I am not a reader of comics or biography, so both are still new and interesting genres to me and after last session with Prof. Packard I am still fascinated by the different opportunities drawings present to tell a story, and especially this story. Everything on the page is intentional, more than with movies or books is something that I have not considered before he said it on Tuesday, as well as the fact that a comic often depicts the absence of an action instead of the action itself. Combining these things with the information from this essay – that Satrapi would have been unable to write a text about her memories without sounding overly cynical, but was able to draw her memories with a humor that would have been absent otherwise – is really telling of the power and opportunity that a graphic memoir possesses. She is able to share her memories and juxtapose the different aspects and influences in her life in a way that seems effortless, humorous, truthful, but never too much. It highlights the good and the bad for Western audiences unfamiliar with this part of Eastern history in an easily accessible way without being either too funny or too horrific.

Mittwoch, 4. Januar 2017

Marjane Satrapi – Persepolis, The Story of a Childhood




Reading Journal – Session 10 – 10/1/2017

Marjane Satrapi – Persepolis, The Story of a Childhood 

I don’t usually read comics, so this is not a genre I am very familiar with. I’m also not very familiar with the history of the Islamic Revolution, so my background knowledge consists of basically nothing. In a way, I feel like I missed a lot of details about what happened in the bigger picture, but I also feel that maybe it is better that I know so little, so I more or less have the same perspective of the somewhat naïve little girl who tells her story.

In fiction, it is more powerful to have a personal perspective when dealing with historical events.
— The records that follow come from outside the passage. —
**src/smc_params.svh**
```systemverilog
// Constants for the supply monitor control block
`ifndef SMC_PARAMS_SVH
`define SMC_PARAMS_SVH

// Register indices, byte address is four times the index
`define SMC_IDX_DET_CTRL       4'h0
`define SMC_IDX_DET_LEVEL      4'h1
`define SMC_IDX_WARN_CTRL      4'h8
`define SMC_IDX_WARN_IRQ_CTRL  4'h9
`define SMC_IDX_WARN_FLAGS     4'ha
`define SMC_IDX_WARN_STATUS    4'hb

// Field positions
`define SMC_POS_SAMPLE_RATE    4
`define SMC_POS_RUN_MODE       2
`define SMC_POS_SLEEP_MODE     0
`define SMC_POS_LEVEL          0
`define SMC_POS_OFFSET         0
`define SMC_POS_DIRECTION      1
`define SMC_POS_IRQ_ENABLE     0
`define SMC_POS_IRQ_FLAG       0
`define SMC_POS_BELOW_STATUS   0

// Reset values of register fields not loaded from fuses
`define SMC_RST_OFFSET         2'h0
`define SMC_RST_DIRECTION      2'h0
`define SMC_RST_IRQ_ENABLE     1'h0
`define SMC_RST_IRQ_FLAG       1'h0
`define SMC_RST_BELOW_STATUS   1'h0

// Timing
`define SMC_CLK_HZ             50000000
`define SMC_SAMPLE_FAST_HZ     1000
`define SMC_SAMPLE_SLOW_HZ     125
`define SMC_SAMPLE_CYC_FAST    (`SMC_CLK_HZ / `SMC_SAMPLE_FAST_HZ)
`define SMC_SAMPLE_CYC_SLOW    (`SMC_CLK_HZ / `SMC_SAMPLE_SLOW_HZ)
`define SMC_SAMPLE_CNT_W       19
`define SMC_UNLOCK_WINDOW      3'h4

`endif

```
**src/smc_pkg.sv**
```systemverilog
// Types for the supply monitor control block
package smc_pkg;
	`include "smc_params.svh"

	typedef enum logic [1:0] {
		SMC_MODE_DIS  = 2'h0,
		SMC_MODE_CONT = 2'h1,
		SMC_MODE_SAMP = 2'h2,
		SMC_MODE_HOLD = 2'h3
	} smc_mode_t;

	typedef enum logic [1:0] {
		SMC_DIR_BELOW = 2'h0,
		SMC_DIR_ABOVE = 2'h1,
		SMC_DIR_CROSS = 2'h2,
		SMC_DIR_RSVD  = 2'h3
	} smc_dir_t;

	typedef enum logic [1:0] {
		SMC_ST_LOAD = 2'b01,
		SMC_ST_RUN  = 2'b10
	} smc_fsm_t;

	typedef struct packed {
		logic        cyc;
		logic        stb;
		logic        we;
		logic [7:0]  adr;
		logic [3:0]  sel;
		logic [31:0] dat;
	} smc_wb_req_t;

	typedef struct packed {
		logic        ack;
		logic [31:0] dat;
	} smc_wb_rsp_t;

	typedef struct packed {
		logic       sample_rate;
		logic [1:0] run_mode;
		logic [1:0] sleep_mode;
		logic [2:0] level;
	} smc_fuse_t;

	typedef struct packed {
		logic f1;
		logic f2;
		logic f3;
		logic lvl;
	} smc_sync_st_t;

	typedef struct packed {
		logic [`SMC_SAMPLE_CNT_W-1:0] cnt;
		logic                         tick;
	} smc_smp_st_t;

	typedef struct packed {
		smc_fsm_t   fsm;
		logic       sample_rate;
		smc_mode_t  run_mode;
		smc_mode_t  sleep_mode;
		logic [2:0] level;
		logic [1:0] offset;
		smc_dir_t   direction;
		logic       irq_en;
		logic       irq_flag;
		logic       below;
		logic       prev_below;
		logic       seen;
		logic [2:0] unlock_cnt;
		logic       ack;
		logic [7:0] rdata;
		logic       irq;
		logic       det_en;
		logic       det_sampled;
		logic       exec_hold;
	} smc_top_st_t;
endpackage : smc_pkg

```
**src/smc_sampler.sv**
```systemverilog
// Sample tick generator for sampled detector mode
`timescale 1ns/1ps
`default_nettype none
module smc_sampler
	import smc_pkg::*;
#(
	parameter int P_CYC_FAST = `SMC_SAMPLE_CYC_FAST,
	parameter int P_CYC_SLOW = `SMC_SAMPLE_CYC_SLOW
) (
	input  wire logic i_clk,
	input  wire logic i_nrst,
	input  wire logic i_run,
	input  wire logic i_slow,
	output logic      o_tick
);
	localparam logic [`SMC_SAMPLE_CNT_W-1:0] LAST_FAST =
		`SMC_SAMPLE_CNT_W'(P_CYC_FAST - 1);
	localparam logic [`SMC_SAMPLE_CNT_W-1:0] LAST_SLOW =
		`SMC_SAMPLE_CNT_W'(P_CYC_SLOW - 1);

	smc_smp_st_t st_ff;
	smc_smp_st_t nxt_st;
	logic [`SMC_SAMPLE_CNT_W-1:0] last;

	always_comb begin
		last        = i_slow ? LAST_SLOW : LAST_FAST;
		nxt_st      = st_ff;
		nxt_st.tick = 1'b0;
		if (!i_run) begin
			nxt_st.cnt = '0;
		end else if (st_ff.cnt >= last) begin
			nxt_st.cnt  = '0;
			nxt_st.tick = 1'b1;
		end else begin
			nxt_st.cnt = st_ff.cnt + `SMC_SAMPLE_CNT_W'(1);
		end
	end

	always_ff @(posedge i_clk or negedge i_nrst) begin
		if (!i_nrst) begin
			st_ff <= '0;
		end else begin
			st_ff <= nxt_st;
		end
	end

	assign o_tick = st_ff.tick;
endmodule : smc_sampler
`default_nettype wire

```
**src/smc_sync.sv**
```systemverilog
// Three-stage input synchroniser with agreement filter
`timescale 1ns/1ps
`default_nettype none
module smc_sync
	import smc_pkg::*;
(
	input  wire logic i_clk,
	input  wire logic i_nrst,
	input  wire logic i_async,
	output logic      o_level
);
	smc_sync_st_t st_ff;
	smc_sync_st_t nxt_st;

	always_comb begin
		nxt_st     = st_ff;
		nxt_st.f1  = i_async;
		nxt_st.f2  = st_ff.f1;
		nxt_st.f3  = st_ff.f2;
		// Accept a change once stages two and three agree
		if (st_ff.f2 == st_ff.f3) begin
			nxt_st.lvl = st_ff.f3;
		end
	end

	always_ff @(posedge i_clk or negedge i_nrst) begin
		if (!i_nrst) begin
			st_ff <= '0;
		end else begin
			st_ff <= nxt_st;
		end
	end

	assign o_level = st_ff.lvl;
endmodule : smc_sync
`default_nettype wire

```
**src/smc_top.sv**
```systemverilog
// Supply monitor control: registers, mode select and warning logic
`timescale 1ns/1ps
`default_nettype none
module smc_top
	import smc_pkg::*;
#(
	parameter int P_CYC_FAST = `SMC_SAMPLE_CYC_FAST,
	parameter int P_CYC_SLOW = `SMC_SAMPLE_CYC_SLOW
) (
	input  wire logic        i_clk,
	input  wire logic        i_nrst,
	input  wire smc_wb_req_t i_wb,
	output smc_wb_rsp_t      o_wb,
	input  wire smc_fuse_t   i_fuse,
	input  wire logic        i_unlock,
	input  wire logic        i_deep_sleep,
	input  wire logic        i_warn_below,
	input  wire logic        i_det_ready,
	output logic             o_det_enable,
	output logic             o_det_sampled,
	output logic             o_sample_strobe,
	output logic [2:0]       o_det_threshold,
	output logic [1:0]       o_warn_offset,
	output logic             o_exec_hold,
	output logic             o_warn_irq
);
	smc_top_st_t st_ff;
	smc_top_st_t nxt_st;

	logic        below_sync;
	logic        ready_sync;
	logic        tick;
	logic        tick_ff;
	logic        req;
	logic        wr;
	logic        rd;
	logic        mapped;
	logic [3:0]  idx;
	logic [7:0]  wbyte;
	smc_mode_t   mode;
	logic        enabled;
	logic        sampled;
	logic        evaluate;
	logic        fall;
	logic        rise;
	logic        trigger;
	logic        flag_set;
	logic        flag_clr;
	logic [7:0]  rd_mux;
	logic [15:0] hit;
	logic        unlocked;
	logic        wr_live;
	logic        wr_flags;
	logic        sleep_ff;

	// Comparator outputs come from the analog side
	smc_sync u_below_sync (
		.i_clk   (i_clk),
		.i_nrst  (i_nrst),
		.i_async (i_warn_below),
		.o_level (below_sync)
	);

	smc_sync u_ready_sync (
		.i_clk   (i_clk),
		.i_nrst  (i_nrst),
		.i_async (i_det_ready),
		.o_level (ready_sync)
	);

	smc_sampler #(
		.P_CYC_FAST (P_CYC_FAST),
		.P_CYC_SLOW (P_CYC_SLOW)
	) u_sampler (
		.i_clk  (i_clk),
		.i_nrst (i_nrst),
		.i_run  (sampled),
		.i_slow (st_ff.sample_rate),
		.o_tick (tick)
	);

	// Bus decode
	always_comb begin
		req    = i_wb.cyc & i_wb.stb & ~st_ff.ack;
		wr     = req & i_wb.we & i_wb.sel[0];
		rd     = req & ~i_wb.we;
		idx    = i_wb.adr[5:2];
		wbyte  = i_wb.dat[7:0];
		mapped = (i_wb.adr[7:6] == 2'h0) && (i_wb.adr[1:0] == 2'h0);
	end

	// One select line per register index
	for (genvar g = 0; g < 16; g++) begin : g_hit
		assign hit[g] = mapped & (idx == 4'(g));
	end

	// Write qualifiers
	always_comb begin
		wr_live  = wr & mapped & (st_ff.fsm == SMC_ST_RUN);
		wr_flags = wr & hit[`SMC_IDX_WARN_FLAGS];
		unlocked = st_ff.unlock_cnt != 3'h0;
	end

	// Effective detector mode
	always_comb begin
		if (st_ff.fsm != SMC_ST_RUN) begin
			mode = SMC_MODE_DIS;
		end else if (i_deep_sleep) begin
			mode = st_ff.sleep_mode;
		end else begin
			mode = st_ff.run_mode;
		end
		case (mode)
			SMC_MODE_DIS: begin
				enabled = 1'b0;
				sampled = 1'b0;
			end
			SMC_MODE_CONT: begin
				enabled = 1'b1;
				sampled = 1'b0;
			end
			SMC_MODE_SAMP: begin
				enabled = 1'b1;
				sampled = 1'b1;
			end
			SMC_MODE_HOLD: begin
				// Reserved in deep sleep, treated as off
				enabled = ~i_deep_sleep;
				sampled = 1'b0;
			end
			default: begin
				enabled = 1'b0;
				sampled = 1'b0;
			end
		endcase
		evaluate = enabled & (~sampled | tick);
	end

	// Warning trigger detection
	always_comb begin
		fall = ~st_ff.prev_below & below_sync;
		rise = st_ff.prev_below & ~below_sync;
		case (st_ff.direction)
			SMC_DIR_BELOW: trigger = fall;
			SMC_DIR_ABOVE: trigger = rise;
			SMC_DIR_CROSS: trigger = fall | rise;
			SMC_DIR_RSVD:  trigger = 1'b0;
			default:       trigger = 1'b0;
		endcase
		// First evaluation only seeds the previous level
		flag_set = evaluate & st_ff.seen & trigger;
		flag_clr = wr_flags & wbyte[`SMC_POS_IRQ_FLAG];
	end

	// Read data
	always_comb begin
		rd_mux = 8'h00;
		case (idx)
			`SMC_IDX_DET_CTRL: begin
				rd_mux[`SMC_POS_SAMPLE_RATE]       = st_ff.sample_rate;
				rd_mux[`SMC_POS_RUN_MODE +: 2]     = st_ff.run_mode;
				rd_mux[`SMC_POS_SLEEP_MODE +: 2]   = st_ff.sleep_mode;
			end
			`SMC_IDX_DET_LEVEL: begin
				rd_mux[`SMC_POS_LEVEL +: 3] = st_ff.level;
			end
			`SMC_IDX_WARN_CTRL: begin
				rd_mux[`SMC_POS_OFFSET +: 2] = st_ff.offset;
			end
			`SMC_IDX_WARN_IRQ_CTRL: begin
				rd_mux[`SMC_POS_DIRECTION +: 2] = st_ff.direction;
				rd_mux[`SMC_POS_IRQ_ENABLE]     = st_ff.irq_en;
			end
			`SMC_IDX_WARN_FLAGS: begin
				rd_mux[`SMC_POS_IRQ_FLAG] = st_ff.irq_flag;
			end
			`SMC_IDX_WARN_STATUS: begin
				rd_mux[`SMC_POS_BELOW_STATUS] = st_ff.below;
			end
			default: begin
				rd_mux = 8'h00;
			end
		endcase
		if (!mapped) begin
			rd_mux = 8'h00;
		end
	end

	// Next state
	always_comb begin
		nxt_st     = st_ff;
		nxt_st.ack = req;
		if (rd) begin
			nxt_st.rdata = rd_mux;
		end

		// Fuse load once after reset release
		case (st_ff.fsm)
			SMC_ST_LOAD: begin
				nxt_st.sample_rate = i_fuse.sample_rate;
				nxt_st.run_mode    = smc_mode_t'(i_fuse.run_mode);
				nxt_st.sleep_mode  = smc_mode_t'(i_fuse.sleep_mode);
				nxt_st.level       = i_fuse.level;
				nxt_st.fsm         = SMC_ST_RUN;
			end
			SMC_ST_RUN: begin
				nxt_st.fsm = SMC_ST_RUN;
			end
			default: begin
				nxt_st.fsm = SMC_ST_LOAD;
			end
		endcase

		// Unlock window, counted in clock cycles
		if (i_unlock) begin
			nxt_st.unlock_cnt = `SMC_UNLOCK_WINDOW;
		end else if (st_ff.unlock_cnt != 3'h0) begin
			nxt_st.unlock_cnt = st_ff.unlock_cnt - 3'h1;
		end

		// Register writes
		if (wr_live) begin
			case (idx)
				`SMC_IDX_DET_CTRL: begin
					// Sample rate and run mode ignore writes
					if (unlocked) begin
						nxt_st.sleep_mode = smc_mode_t'(
							wbyte[`SMC_POS_SLEEP_MODE +: 2]);
						nxt_st.unlock_cnt = 3'h0;
					end
				end
				`SMC_IDX_WARN_CTRL: begin
					nxt_st.offset = wbyte[`SMC_POS_OFFSET +: 2];
				end
				`SMC_IDX_WARN_IRQ_CTRL: begin
					nxt_st.direction = smc_dir_t'(
						wbyte[`SMC_POS_DIRECTION +: 2]);
					nxt_st.irq_en = wbyte[`SMC_POS_IRQ_ENABLE];
				end
				default: begin
					nxt_st.offset = st_ff.offset;
				end
			endcase
		end

		// Comparator evaluation
		if (evaluate) begin
			nxt_st.below      = below_sync;
			nxt_st.prev_below = below_sync;
			nxt_st.seen       = 1'b1;
		end else if (!enabled) begin
			nxt_st.seen = 1'b0;
		end
		// Entering or leaving deep sleep restarts the comparison history
		if (i_deep_sleep != sleep_ff) begin
			nxt_st.seen = 1'b0;
		end

		// Set wins over clear
		nxt_st.irq_flag = (st_ff.irq_flag & ~flag_clr) | flag_set;

		// Registered outputs
		nxt_st.irq         = nxt_st.irq_en & nxt_st.irq_flag;
		nxt_st.det_en      = enabled;
		nxt_st.det_sampled = sampled;
		nxt_st.exec_hold   = (st_ff.fsm == SMC_ST_RUN) & ~i_deep_sleep &
			(st_ff.run_mode == SMC_MODE_HOLD) & ~ready_sync;
	end

	always_ff @(posedge i_clk or negedge i_nrst) begin
		if (!i_nrst) begin
			st_ff <= '{
				fsm:         SMC_ST_LOAD,
				sample_rate: 1'b0,
				run_mode:    SMC_MODE_DIS,
				sleep_mode:  SMC_MODE_DIS,
				level:       3'h0,
				offset:      `SMC_RST_OFFSET,
				direction:   SMC_DIR_BELOW,
				irq_en:      `SMC_RST_IRQ_ENABLE,
				irq_flag:    `SMC_RST_IRQ_FLAG,
				below:       `SMC_RST_BELOW_STATUS,
				prev_below:  1'b0,
				seen:        1'b0,
				unlock_cnt:  3'h0,
				ack:         1'b0,
				rdata:       8'h00,
				irq:         1'b0,
				det_en:      1'b0,
				det_sampled: 1'b0,
				exec_hold:   1'b0
			};
			tick_ff <= 1'b0;
		end else begin
			st_ff   <= nxt_st;
			tick_ff <= tick & sampled;
		end
	end

	// Sleep state of the previous cycle
	always_ff @(posedge i_clk or negedge i_nrst) begin
		if (!i_nrst) begin
			sleep_ff <= 1'b0;
		end else begin
			sleep_ff <= i_deep_sleep;
		end
	end

	always_comb begin
		o_wb.ack        = st_ff.ack;
		o_wb.dat        = {24'h000000, st_ff.rdata};
		o_det_enable    = st_ff.det_en;
		o_det_sampled   = st_ff.det_sampled;
		o_sample_strobe = tick_ff;
		o_det_threshold = st_ff.level;
		o_warn_offset   = st_ff.offset;
		o_exec_hold     = st_ff.exec_hold;
		o_warn_irq      = st_ff.irq;
	end
endmodule : smc_top
`default_nettype wire

```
Gone With the Wind employs the love story of Scarlett O’Hara and Rhett Butler when describing the Civil War, Titanic follows Rose and Jack, making it a more powerful movie than the ones that came before, The Normal Heart is presented from the activist’s perspective fighting during the AIDS crisis to have a greater and more personal impact. Persepolis does that same and it is even more powerful because it is the true personal story of a little girl growing up during the war. The desire to fight for the country, fight for what is right by protesting, telling the truth, but also the desire to listen to music and hang up posters on the wall, go to parties and have a better story to tell about a hero in the family to best someone else.

The comic format never uses unnecessary words, metaphors or countless transitions of prose. But it can say so much with just a few drawn lines and it has a really powerful effect. I was glad that this format was chosen to tell the story of the childhood. It was impactful but it also never lingered too long, it switched between destruction, death, happiness and humor and it felt like a very good representation of what life was like during this time. I enjoyed reading it very much.